**Task**
Which lines in the records below hold the word "external"? Copy each of them.

**Extracted records**
----------------------------------------

<file path="config.mk">
export PLATFORM = sky130hd
export DESIGN_NAME = usart_baud_gen
export DESIGN_NICKNAME = d
export VERILOG_FILES = /design/src/ub_pkg.sv /design/src/rate_divider.sv /design/src/usart_baud_gen.sv
export VERILOG_INCLUDE_DIRS = /design/src
export SDC_FILE = /design/constraint.sdc
export NUM_CORES = 1
export LEC_CHECK = 0
export ABC_CLOCK_PERIOD_IN_PS = 11600
export BUFFER_PORTS_ARGS = -buffer_cell sky130_fd_sc_hd__buf_2
export CORE_MARGIN = 2
export CORE_UTILIZATION = 30
export CTS_BUF_LIST = sky130_fd_sc_hd__clkbuf_16
export DETAILED_ROUTE_END_ITERATION = 10
export GPL_TIMING_DRIVEN = 0
export SLEW_MARGIN = 40
export SYNTH_ARGS = -nofsm -noshare
export SYNTH_HDL_FRONTEND = slang
export SYNTH_HIERARCHICAL = 1
export SYNTH_SLANG_ARGS = --single-unit
export TNS_END_PERCENT = 50
</file>
<file path="constraint.sdc">
create_clock -name I_CLOCK -period 11.6 [get_ports I_CLOCK]
set_input_delay 2.32 -clock I_CLOCK [delete_from_list [all_inputs] [get_ports I_CLOCK]]
set_output_delay 2.32 -clock I_CLOCK [all_outputs]
set_load 0.05 [all_outputs]
</file>
<file path="src/ub_defs.svh">
// offsets, field codes and reset values of the serial bit-rate block
// assumes a 32-bit AXI4-Lite register bus with 8-bit byte addresses
`ifndef UB_DEFS_SVH
`define UB_DEFS_SVH

`define UB_ADDR_W 8
`define UB_OFF_MODE 8'h00
`define UB_OFF_DIVISOR 8'h04
`define UB_OFF_STATUS 8'h08
`define UB_OFF_TXDATA 8'h0C
`define UB_OFF_RXDATA 8'h10
`define UB_OFF_RXTIMEOUT 8'h14
`define UB_OFF_GUARD 8'h18
`define UB_OFF_CONTROL 8'h1C

`define UB_MODE_RESET 16'h0430
`define UB_DIV_RESET 16'h0000

`define UB_CLK_MCK 2'h0
`define UB_CLK_DIV 2'h1
`define UB_CLK_EXT 2'h3

`define UB_PAR_EVEN 3'h0
`define UB_PAR_ODD 3'h1
`define UB_PAR_SPACE 3'h2
`define UB_PAR_MARK 3'h3
`define UB_PAR_NONE 3'h4
`define UB_PAR_MULTI 3'h6

`define UB_STOP_15 2'h1
`define UB_STOP_2 2'h2

`define UB_CH_ECHO 2'h1
`define UB_CH_LOCAL 2'h2
`define UB_CH_REMOTE 2'h3

`define UB_CHAR_BASE 4'h5
`define UB_CHAR_MAX 4'h9
`define UB_SPB_X16 5'h10
`define UB_SPB_X8 5'h08
`define UB_SPB_SYNC 5'h01

`define UB_TXD_ADDR_BIT 9
`define UB_CTRL_CLR_ERR 0
`define UB_CTRL_REARM 1

`define UB_RESP_OKAY 2'h0
`define UB_RESP_SLVERR 2'h2

`endif

</file>
<file path="src/ub_pkg.sv">
// types shared by the serial bit-rate block
// assumes ub_defs.svh for the numeric field codes
package ub_pkg;

  typedef struct packed {
    logic [1:0] chmode;
    logic handshake;
    logic [1:0] stop;
    logic [2:0] parity;
    logic msbf;
    logic [2:0] chrl;
    logic over;
    logic sync;
    logic [1:0] clock_source_select;
  } mode_s;

  typedef struct packed {
    logic cts;
    logic tx_empty;
    logic rx_addr;
    logic timeout;
    logic par_err;
    logic frame_err;
    logic overrun;
    logic tx_ready;
    logic rx_ready;
  } status_s;

  typedef enum logic [2:0] {
    TX_IDLE = 3'b001,
    TX_SHIFT = 3'b010,
    TX_GUARD = 3'b100
  } tx_state_e;

  typedef enum logic [1:0] {
    RX_IDLE = 2'b01,
    RX_FRAME = 2'b10
  } rx_state_e;

endpackage

</file>
<file path="src/rate_divider.sv">
// reloading down-counter that turns source ticks into sampling ticks
// assumes i_src_tick is a one-cycle pulse on the common clock
`timescale 1ns/1ps
module rate_divider #(
  parameter int WIDTH = 16
) (
  input wire logic i_clk,
  input wire logic i_rst_n,
  input wire logic i_hold,
  input wire logic i_src_tick,
  input wire logic [WIDTH-1:0] i_divisor,
  output logic o_tick
);
  logic [WIDTH-1:0] count;

  always_ff @(posedge i_clk or negedge i_rst_n) begin
    if (!i_rst_n) begin
      count <= '0;
      o_tick <= 1'b0;
    end else if (i_hold) begin
      // a tick in flight waits out the freeze, else it is lost on restart
      o_tick <= o_tick;
    end else begin
      o_tick <= 1'b0;
      if (i_src_tick) begin
        if (i_divisor == '0) begin
          count <= '0;
        end else if (count <= WIDTH'(1)) begin
          // nonzero divisor sampled only here, so a period is never cut short
          o_tick <= 1'b1;
          count <= i_divisor;
        end else begin
          count <= count - WIDTH'(1);
        end
      end
    end
  end
endmodule // rate_divider

</file>
<file path="src/usart_baud_gen.sv">
// serial transceiver: bit-rate generator, framing engine, AXI4-Lite registers
// assumes pins are synchronous to I_CLOCK; I_CORE_ENABLE is the gated-clock request
// Contract
// - clock source: master, master/fixed factor, pin
// - sixteen-bit programmable divisor in divider register
// - divisor zero stops all bit timing except sync external, which uses pin
// - divisor one passes source clock undivided
// - async: divisor gives sampling, then 16/8
// - oversampling bit picks 8 or 16 samples
// - async rate is source over 8(2-over)divisor
// - fastest async rate is master over eight
// - five to nine bits, either bit order
// - stop bits 1, 1.5, 2; sync 1 or 2
// - even, odd, mark, space or no parity
// - flag parity, framing and overrun errors
// - receive timeout, transmit guard, multidrop address bit
// - handshake drives request, honours clear-to-send
// - remote loopback, local loopback, automatic echo
// - absent modem pins have no effect
// - stopped clock resumes from frozen state
// - register writes accepted with clock stopped
// - sync bit clock is source over divisor
// - sync external code uses pin directly
//
// The placing of the registers and the AXI4-Lite interface to the registers are this design's own decisions.
`timescale 1ns/1ps
`include "ub_defs.svh"
module usart_baud_gen #(
  parameter int DIV_FACTOR = 8,
  parameter bit HAS_MODEM_PINS = 1'b1
) (
  input wire logic I_CLOCK,
  input wire logic I_RESETN,
  input wire logic I_CORE_ENABLE,
  input wire logic I_RXD,
  input wire logic I_SCK,
  input wire logic I_CTS_N,
  output logic O_TXD,
  output logic O_RTS_N,
  input wire logic [`UB_ADDR_W-1:0] I_AWADDR,
  input wire logic I_AWVALID,
  output logic O_AWREADY,
  input wire logic [31:0] I_WDATA,
  input wire logic [3:0] I_WSTRB,
  input wire logic I_WVALID,
  output logic O_WREADY,
  output logic [1:0] O_BRESP,
  output logic O_BVALID,
  input wire logic I_BREADY,
  input wire logic [`UB_ADDR_W-1:0] I_ARADDR,
  input wire logic I_ARVALID,
  output logic O_ARREADY,
  output logic [31:0] O_RDATA,
  output logic [1:0] O_RRESP,
  output logic O_RVALID,
  input wire logic I_RREADY
);
  import ub_pkg::*;

  localparam int PRE_W = (DIV_FACTOR > 2) ? $clog2(DIV_FACTOR) : 1;

  if (DIV_FACTOR < 2 || DIV_FACTOR > 256) begin : g_bad_div
    $error("DIV_FACTOR must lie in 2..256");
  end

  function automatic logic [31:0] merge(input logic [31:0] old, input logic [31:0] wd,
                                        input logic [3:0] strb);
    logic [31:0] r;
    r = old;
    for (int b = 0; b < 4; b++) begin
      if (strb[b]) r[8*b +: 8] = wd[8*b +: 8];
    end
    return r;
  endfunction

  function automatic logic known(input logic [`UB_ADDR_W-1:0] a);
    return a == `UB_OFF_MODE || a == `UB_OFF_DIVISOR || a == `UB_OFF_STATUS ||
           a == `UB_OFF_TXDATA || a == `UB_OFF_RXDATA || a == `UB_OFF_RXTIMEOUT ||
           a == `UB_OFF_GUARD || a == `UB_OFF_CONTROL;
  endfunction

  function automatic logic [3:0] char_len(input mode_s m);
    return (m.chrl > 3'h4) ? `UB_CHAR_MAX : 4'(m.chrl) + `UB_CHAR_BASE;
  endfunction

  function automatic logic has_par(input mode_s m);
    return m.parity < `UB_PAR_NONE || m.parity == `UB_PAR_MULTI;
  endfunction

  // bit order reversal is its own inverse, so rx and tx share it
  function automatic logic [8:0] reorder(input logic [8:0] d, input logic [3:0] len,
                                         input logic msbf);
    logic [8:0] r;
    r = d;
    for (int i = 0; i < 9; i++) begin
      if (msbf && 4'(i) < len) r[i] = d[len - 4'(i) - 4'h1];
    end
    return r;
  endfunction

  function automatic logic par_bit(input logic [8:0] d, input logic [3:0] len,
                                   input logic [2:0] code, input logic adr);
    logic p;
    p = 1'b0;
    for (int i = 0; i < 9; i++) begin
      if (4'(i) < len) p = p ^ d[i];
    end
    case (code)
      `UB_PAR_EVEN: par_bit = p;
      `UB_PAR_ODD: par_bit = ~p;
      `UB_PAR_MARK: par_bit = 1'b1;
      `UB_PAR_MULTI: par_bit = adr;
      default: par_bit = 1'b0;
    endcase
  endfunction

  // start bit at index 0, line order upward, stop bits left at one
  function automatic logic [12:0] build_frame(input logic [8:0] d, input logic adr,
                                              input mode_s m);
    logic [12:0] f;
    logic [8:0] o;
    logic [3:0] len;
    f = '1;
    len = char_len(m);
    o = reorder(d, len, m.msbf);
    f[0] = 1'b0;
    for (int i = 0; i < 9; i++) begin
      if (4'(i) < len) f[i + 1] = o[i];
    end
    if (has_par(m)) f[len + 4'h1] = par_bit(d, len, m.parity, adr);
    return f;
  endfunction

  // half a stop bit is added as time, not as a bit; rx checks one stop
  function automatic logic [3:0] frame_len(input mode_s m, input logic rx);
    return 4'h1 + char_len(m) + {3'h0, has_par(m)} +
           ((!rx && m.stop == `UB_STOP_2) ? 4'h2 : 4'h1);
  endfunction

  logic rst_meta;
  logic rst_n;
  always_ff @(posedge I_CLOCK or negedge I_RESETN) begin
    if (!I_RESETN) begin
      rst_meta <= 1'b0;
      rst_n <= 1'b0;
    end else begin
      rst_meta <= 1'b1;
      rst_n <= rst_meta;
    end
  end

  mode_s mode;
  logic [15:0] bit_rate_divisor;
  logic [15:0] rto;
  logic [7:0] guard;
  logic [8:0] thr;
  logic thr_addr;
  logic thr_full;
  logic [8:0] rhr;
  status_s stat;
  logic run;
  assign run = I_CORE_ENABLE;

  // register bus
  logic aw_held, w_held, next_aw_held, next_w_held, next_bvalid, next_rvalid;
  logic [`UB_ADDR_W-1:0] aw_addr;
  logic [31:0] w_data, rd_data;
  logic [3:0] w_strb;
  logic wr_do, ar_fire, rd_rhr, wr_tx, clr_err, rearm;
  always_comb begin
    wr_do = aw_held && w_held && !O_BVALID;
    ar_fire = I_ARVALID && O_ARREADY;
    rd_rhr = ar_fire && I_ARADDR == `UB_OFF_RXDATA;
    wr_tx = wr_do && aw_addr == `UB_OFF_TXDATA;
    clr_err = wr_do && aw_addr == `UB_OFF_CONTROL && w_strb[0] && w_data[`UB_CTRL_CLR_ERR];
    rearm = wr_do && aw_addr == `UB_OFF_CONTROL && w_strb[0] && w_data[`UB_CTRL_REARM];
    next_aw_held = (aw_held || (I_AWVALID && O_AWREADY)) && !wr_do;
    next_w_held = (w_held || (I_WVALID && O_WREADY)) && !wr_do;
    next_bvalid = wr_do || (O_BVALID && !I_BREADY);
    next_rvalid = ar_fire || (O_RVALID && !I_RREADY);
  end

  always_ff @(posedge I_CLOCK or negedge rst_n) begin
    if (!rst_n) begin
      aw_held <= 1'b0;
      w_held <= 1'b0;
      aw_addr <= '0;
      w_data <= '0;
      w_strb <= '0;
      O_AWREADY <= 1'b0;
      O_WREADY <= 1'b0;
      O_BVALID <= 1'b0;
      O_BRESP <= `UB_RESP_OKAY;
    end else begin
      aw_held <= next_aw_held;
      w_held <= next_w_held;
      if (I_AWVALID && O_AWREADY) aw_addr <= I_AWADDR;
      if (I_WVALID && O_WREADY) begin
        w_data <= I_WDATA;
        w_strb <= I_WSTRB;
      end
      O_AWREADY <= !next_aw_held && !next_bvalid;
      O_WREADY <= !next_w_held && !next_bvalid;
      O_BVALID <= next_bvalid;
      if (wr_do) O_BRESP <= known(aw_addr) ? `UB_RESP_OKAY : `UB_RESP_SLVERR;
    end
  end

  // configuration is not gated by run, so it is taken with the core stopped
  always_ff @(posedge I_CLOCK or negedge rst_n) begin
    if (!rst_n) begin
      mode <= `UB_MODE_RESET;
      bit_rate_divisor <= `UB_DIV_RESET;
      rto <= '0;
      guard <= '0;
    end else if (wr_do) begin
      if (aw_addr == `UB_OFF_MODE) mode <= 16'(merge(32'(mode), w_data, w_strb));
      else if (aw_addr == `UB_OFF_DIVISOR)
        bit_rate_divisor <= 16'(merge(32'(bit_rate_divisor), w_data, w_strb));
      else if (aw_addr == `UB_OFF_RXTIMEOUT) rto <= 16'(merge(32'(rto), w_data, w_strb));
      else if (aw_addr == `UB_OFF_GUARD) guard <= 8'(merge(32'(guard), w_data, w_strb));
    end
  end

  always_comb begin
    if (I_ARADDR == `UB_OFF_MODE) rd_data = 32'(mode);
    else if (I_ARADDR == `UB_OFF_DIVISOR) rd_data = 32'(bit_rate_divisor);
    else if (I_ARADDR == `UB_OFF_STATUS) rd_data = 32'(stat);
    else if (I_ARADDR == `UB_OFF_TXDATA) rd_data = {22'h0, thr_addr, thr};
    else if (I_ARADDR == `UB_OFF_RXDATA) rd_data = {23'h0, rhr};
    else if (I_ARADDR == `UB_OFF_RXTIMEOUT) rd_data = 32'(rto);
    else if (I_ARADDR == `UB_OFF_GUARD) rd_data = 32'(guard);
    else rd_data = 32'h0;
  end

  always_ff @(posedge I_CLOCK or negedge rst_n) begin
    if (!rst_n) begin
      O_ARREADY <= 1'b0;
      O_RVALID <= 1'b0;
      O_RDATA <= '0;
      O_RRESP <= `UB_RESP_OKAY;
    end else begin
      O_ARREADY <= !next_rvalid;
      O_RVALID <= next_rvalid;
      if (ar_fire) begin
        O_RDATA <= rd_data;
        O_RRESP <= known(I_ARADDR) ? `UB_RESP_OKAY : `UB_RESP_SLVERR;
      end
    end
  end

  // clock sources
  logic [PRE_W-1:0] pre_cnt;
  logic sck_q, sck_rise, pre_tick, src_tick, samp_tick, samp, bit_tick;
  logic [4:0] spb, ovs_cnt;
  always_ff @(posedge I_CLOCK or negedge rst_n) begin
    if (!rst_n) begin
      pre_cnt <= '0;
      sck_q <= 1'b0;
      ovs_cnt <= '0;
    end else if (run) begin
      pre_cnt <= pre_tick ? '0 : pre_cnt + PRE_W'(1);
      sck_q <= I_SCK;
      if (samp) ovs_cnt <= (ovs_cnt >= spb - 5'h1) ? 5'h0 : ovs_cnt + 5'h1;
    end
  end

  always_comb begin
    pre_tick = pre_cnt == PRE_W'(DIV_FACTOR - 1);
    sck_rise = run && I_SCK && !sck_q;
    case (mode.clock_source_select)
      `UB_CLK_MCK: src_tick = run;
      `UB_CLK_DIV: src_tick = run && pre_tick;
      `UB_CLK_EXT: src_tick = sck_rise;
      default: src_tick = 1'b0;
    endcase
    if (mode.sync) spb = `UB_SPB_SYNC;
    else spb = mode.over ? `UB_SPB_X8 : `UB_SPB_X16;
    if (mode.sync && mode.clock_source_select == `UB_CLK_EXT) samp = sck_rise;
    else samp = samp_tick;
    bit_tick = samp && ovs_cnt >= spb - 5'h1;
  end

  rate_divider #(.WIDTH(16)) u_div (
    .i_clk(I_CLOCK),
    .i_rst_n(rst_n),
    .i_hold(!run),
    .i_src_tick(src_tick),
    .i_divisor(bit_rate_divisor),
    .o_tick(samp_tick)
  );

  // transmitter
  tx_state_e tx_state;
  logic [12:0] tx_shift;
  logic [3:0] tx_left;
  logic [4:0] tx_scnt;
  logic [7:0] guard_cnt;
  logic tx_take, tx_line, cts_ok, stop15;
  assign cts_ok = !HAS_MODEM_PINS || !mode.handshake || !I_CTS_N;
  // start on a sampling tick, so the start bit is never cut short
  assign tx_take = run && tx_state == TX_IDLE && thr_full && cts_ok && samp;
  assign tx_line = (tx_state == TX_SHIFT) ? tx_shift[0] : 1'b1;
  assign stop15 = !mode.sync && mode.stop == `UB_STOP_15;

  always_ff @(posedge I_CLOCK or negedge rst_n) begin
    if (!rst_n) begin
      thr <= '0;
      thr_addr <= 1'b0;
      thr_full <= 1'b0;
    end else begin
      if (wr_tx) begin
        thr <= w_data[8:0];
        thr_addr <= w_data[`UB_TXD_ADDR_BIT];
      end
      thr_full <= wr_tx || (thr_full && !tx_take);
    end
  end

  always_ff @(posedge I_CLOCK or negedge rst_n) begin
    if (!rst_n) begin
      tx_state <= TX_IDLE;
      tx_shift <= '1;
      tx_left <= '0;
      tx_scnt <= '0;
      guard_cnt <= '0;
    end else if (run) begin
      case (tx_state)
        TX_IDLE: begin
          if (tx_take) begin
            tx_shift <= build_frame(thr, thr_addr, mode);
            tx_left <= frame_len(mode, 1'b0);
            tx_scnt <= spb - 5'h1;
            tx_state <= TX_SHIFT;
          end
        end
        TX_SHIFT: begin
          if (samp && tx_scnt != 5'h0) begin
            tx_scnt <= tx_scnt - 5'h1;
          end else if (samp && tx_left == 4'h1) begin
            guard_cnt <= guard;
            tx_state <= (guard != 8'h0) ? TX_GUARD : TX_IDLE;
          end else if (samp) begin
            tx_shift <= {1'b1, tx_shift[12:1]};
            tx_left <= tx_left - 4'h1;
            tx_scnt <= (tx_left == 4'h2 && stop15) ? spb + (spb >> 1) - 5'h1 : spb - 5'h1;
          end
        end
        TX_GUARD: begin
          if (bit_tick && guard_cnt <= 8'h1) tx_state <= TX_IDLE;
          else if (bit_tick) guard_cnt <= guard_cnt - 8'h1;
        end
        default: tx_state <= TX_IDLE;
      endcase
    end
  end

  // receiver
  rx_state_e rx_state;
  logic [12:0] rx_frame;
  logic [3:0] rx_pos, rx_len;
  logic [4:0] rx_scnt;
  logic rx_in, rx_end, rx_pbit, rx_stop;
  logic [8:0] rx_raw, rx_data;
  always_comb begin
    if (mode.chmode == `UB_CH_LOCAL) rx_in = tx_line;
    else if (mode.chmode == `UB_CH_REMOTE) rx_in = 1'b1;
    else rx_in = I_RXD;
    rx_len = char_len(mode);
    rx_raw = 9'h0;
    for (int i = 0; i < 9; i++) begin
      if (4'(i) < rx_len) rx_raw[i] = rx_frame[i + 1];
    end
    rx_data = reorder(rx_raw, rx_len, mode.msbf);
    rx_pbit = rx_frame[rx_len + 4'h1];
    rx_stop = rx_frame[rx_len + 4'h1 + {3'h0, has_par(mode)}];
  end

  always_ff @(posedge I_CLOCK or negedge rst_n) begin
    if (!rst_n) begin
      rx_state <= RX_IDLE;
      rx_frame <= '1;
      rx_pos <= '0;
      rx_scnt <= '0;
      rx_end <= 1'b0;
    end else begin
      rx_end <= 1'b0;
      if (run) begin
        case (rx_state)
          RX_IDLE: begin
            if (samp && !rx_in) begin
              rx_state <= RX_FRAME;
              rx_frame <= '1;
              rx_pos <= mode.sync ? 4'h1 : 4'h0;
              rx_scnt <= mode.sync ? 5'h0 : (spb >> 1) - 5'h1;
            end
          end
          RX_FRAME: begin
            if (samp && rx_scnt != 5'h0) begin
              rx_scnt <= rx_scnt - 5'h1;
            end else if (samp && rx_pos == 4'h0 && rx_in) begin
              rx_state <= RX_IDLE; // glitch, not a start bit
            end else if (samp) begin
              rx_frame[rx_pos] <= rx_in;
              rx_pos <= rx_pos + 4'h1;
              rx_scnt <= spb - 5'h1;
              if (rx_pos == frame_len(mode, 1'b1) - 4'h1) begin
                rx_state <= RX_IDLE;
                rx_end <= 1'b1;
              end
            end
          end
          default: rx_state <= RX_IDLE;
        endcase
      end
    end
  end

  // status: a set arriving with a clear wins
  logic [15:0] to_cnt;
  logic to_armed, to_hit;
  always_ff @(posedge I_CLOCK or negedge rst_n) begin
    if (!rst_n) begin
      to_cnt <= '0;
      to_armed <= 1'b0;
      to_hit <= 1'b0;
    end else begin
      to_hit <= 1'b0;
      if (rx_end || rearm) begin
        to_cnt <= '0;
        to_armed <= 1'b1;
      end else if (run && to_armed && rx_state == RX_IDLE && bit_tick && rto != 16'h0) begin
        to_cnt <= to_cnt + 16'h1;
        if (to_cnt == rto - 16'h1) begin
          to_armed <= 1'b0;
          to_hit <= 1'b1;
        end
      end
    end
  end

  status_s stat_q;
  always_ff @(posedge I_CLOCK or negedge rst_n) begin
    if (!rst_n) begin
      rhr <= '0;
      stat_q <= '0;
    end else begin
      if (rx_end) begin
        rhr <= rx_data;
        stat_q.rx_addr <= mode.parity == `UB_PAR_MULTI && rx_pbit;
      end
      stat_q.rx_ready <= rx_end || (stat_q.rx_ready && !rd_rhr);
      stat_q.overrun <= (rx_end && stat_q.rx_ready && !rd_rhr) ||
                        (stat_q.overrun && !clr_err);
      stat_q.frame_err <= (rx_end && !rx_stop) || (stat_q.frame_err && !clr_err);
      stat_q.par_err <= (rx_end && has_par(mode) && mode.parity != `UB_PAR_MULTI &&
                         rx_pbit != par_bit(rx_data, rx_len, mode.parity, 1'b0)) ||
                        (stat_q.par_err && !clr_err);
      stat_q.timeout <= to_hit || (stat_q.timeout && !clr_err);
    end
  end

  // holding-register and pin flags are live, not stored
  always_comb begin
    stat = stat_q;
    stat.tx_ready = !thr_full;
    stat.tx_empty = !thr_full && tx_state == TX_IDLE;
    stat.cts = HAS_MODEM_PINS && !I_CTS_N;
  end

  // pins; without handshake request-to-send stays asserted if HAS_MODEM_PINS is set, else it stays deasserted
  always_ff @(posedge I_CLOCK or negedge rst_n) begin
    if (!rst_n) begin
      O_TXD <= 1'b1;
      O_RTS_N <= 1'b1;
    end else begin
      if (mode.chmode == `UB_CH_ECHO || mode.chmode == `UB_CH_REMOTE) O_TXD <= I_RXD;
      else if (mode.chmode == `UB_CH_LOCAL) O_TXD <= 1'b1;
      else O_TXD <= tx_line;
      if (!HAS_MODEM_PINS) O_RTS_N <= 1'b1;
      else O_RTS_N <= mode.handshake && stat.rx_ready;
    end
  end
endmodule // usart_baud_gen

</file>
==> results of run 1 <==
## power groups by stage
stage          sequential, uW  clock, uW  combinational, uW
6_report                 1130        924               1190
3_5_place_dp             1140          0               1170
5_1_grt                  1150        973               1310
3_3_place_gp             1150          0               1140
2_1_floorplan            1100          0                873
4_1_cts                  1130        942               1180
## critical path, delay by kind of cell (launching register included)
family | cells | cell delay [ps]
and+or+nand+nor | 4 | 900
buffers and inverters | 7 | 1230
DFF | 1 | 580
xor gates and xnor gates | 3 | 820
AOI/OAI and AO/OA | 4 | 1760
adders and majority gates | 2 | 590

----------------------------------------

**Response below**
// - divisor zero stops all bit timing except sync external, which uses pin
// - sync external code uses pin directly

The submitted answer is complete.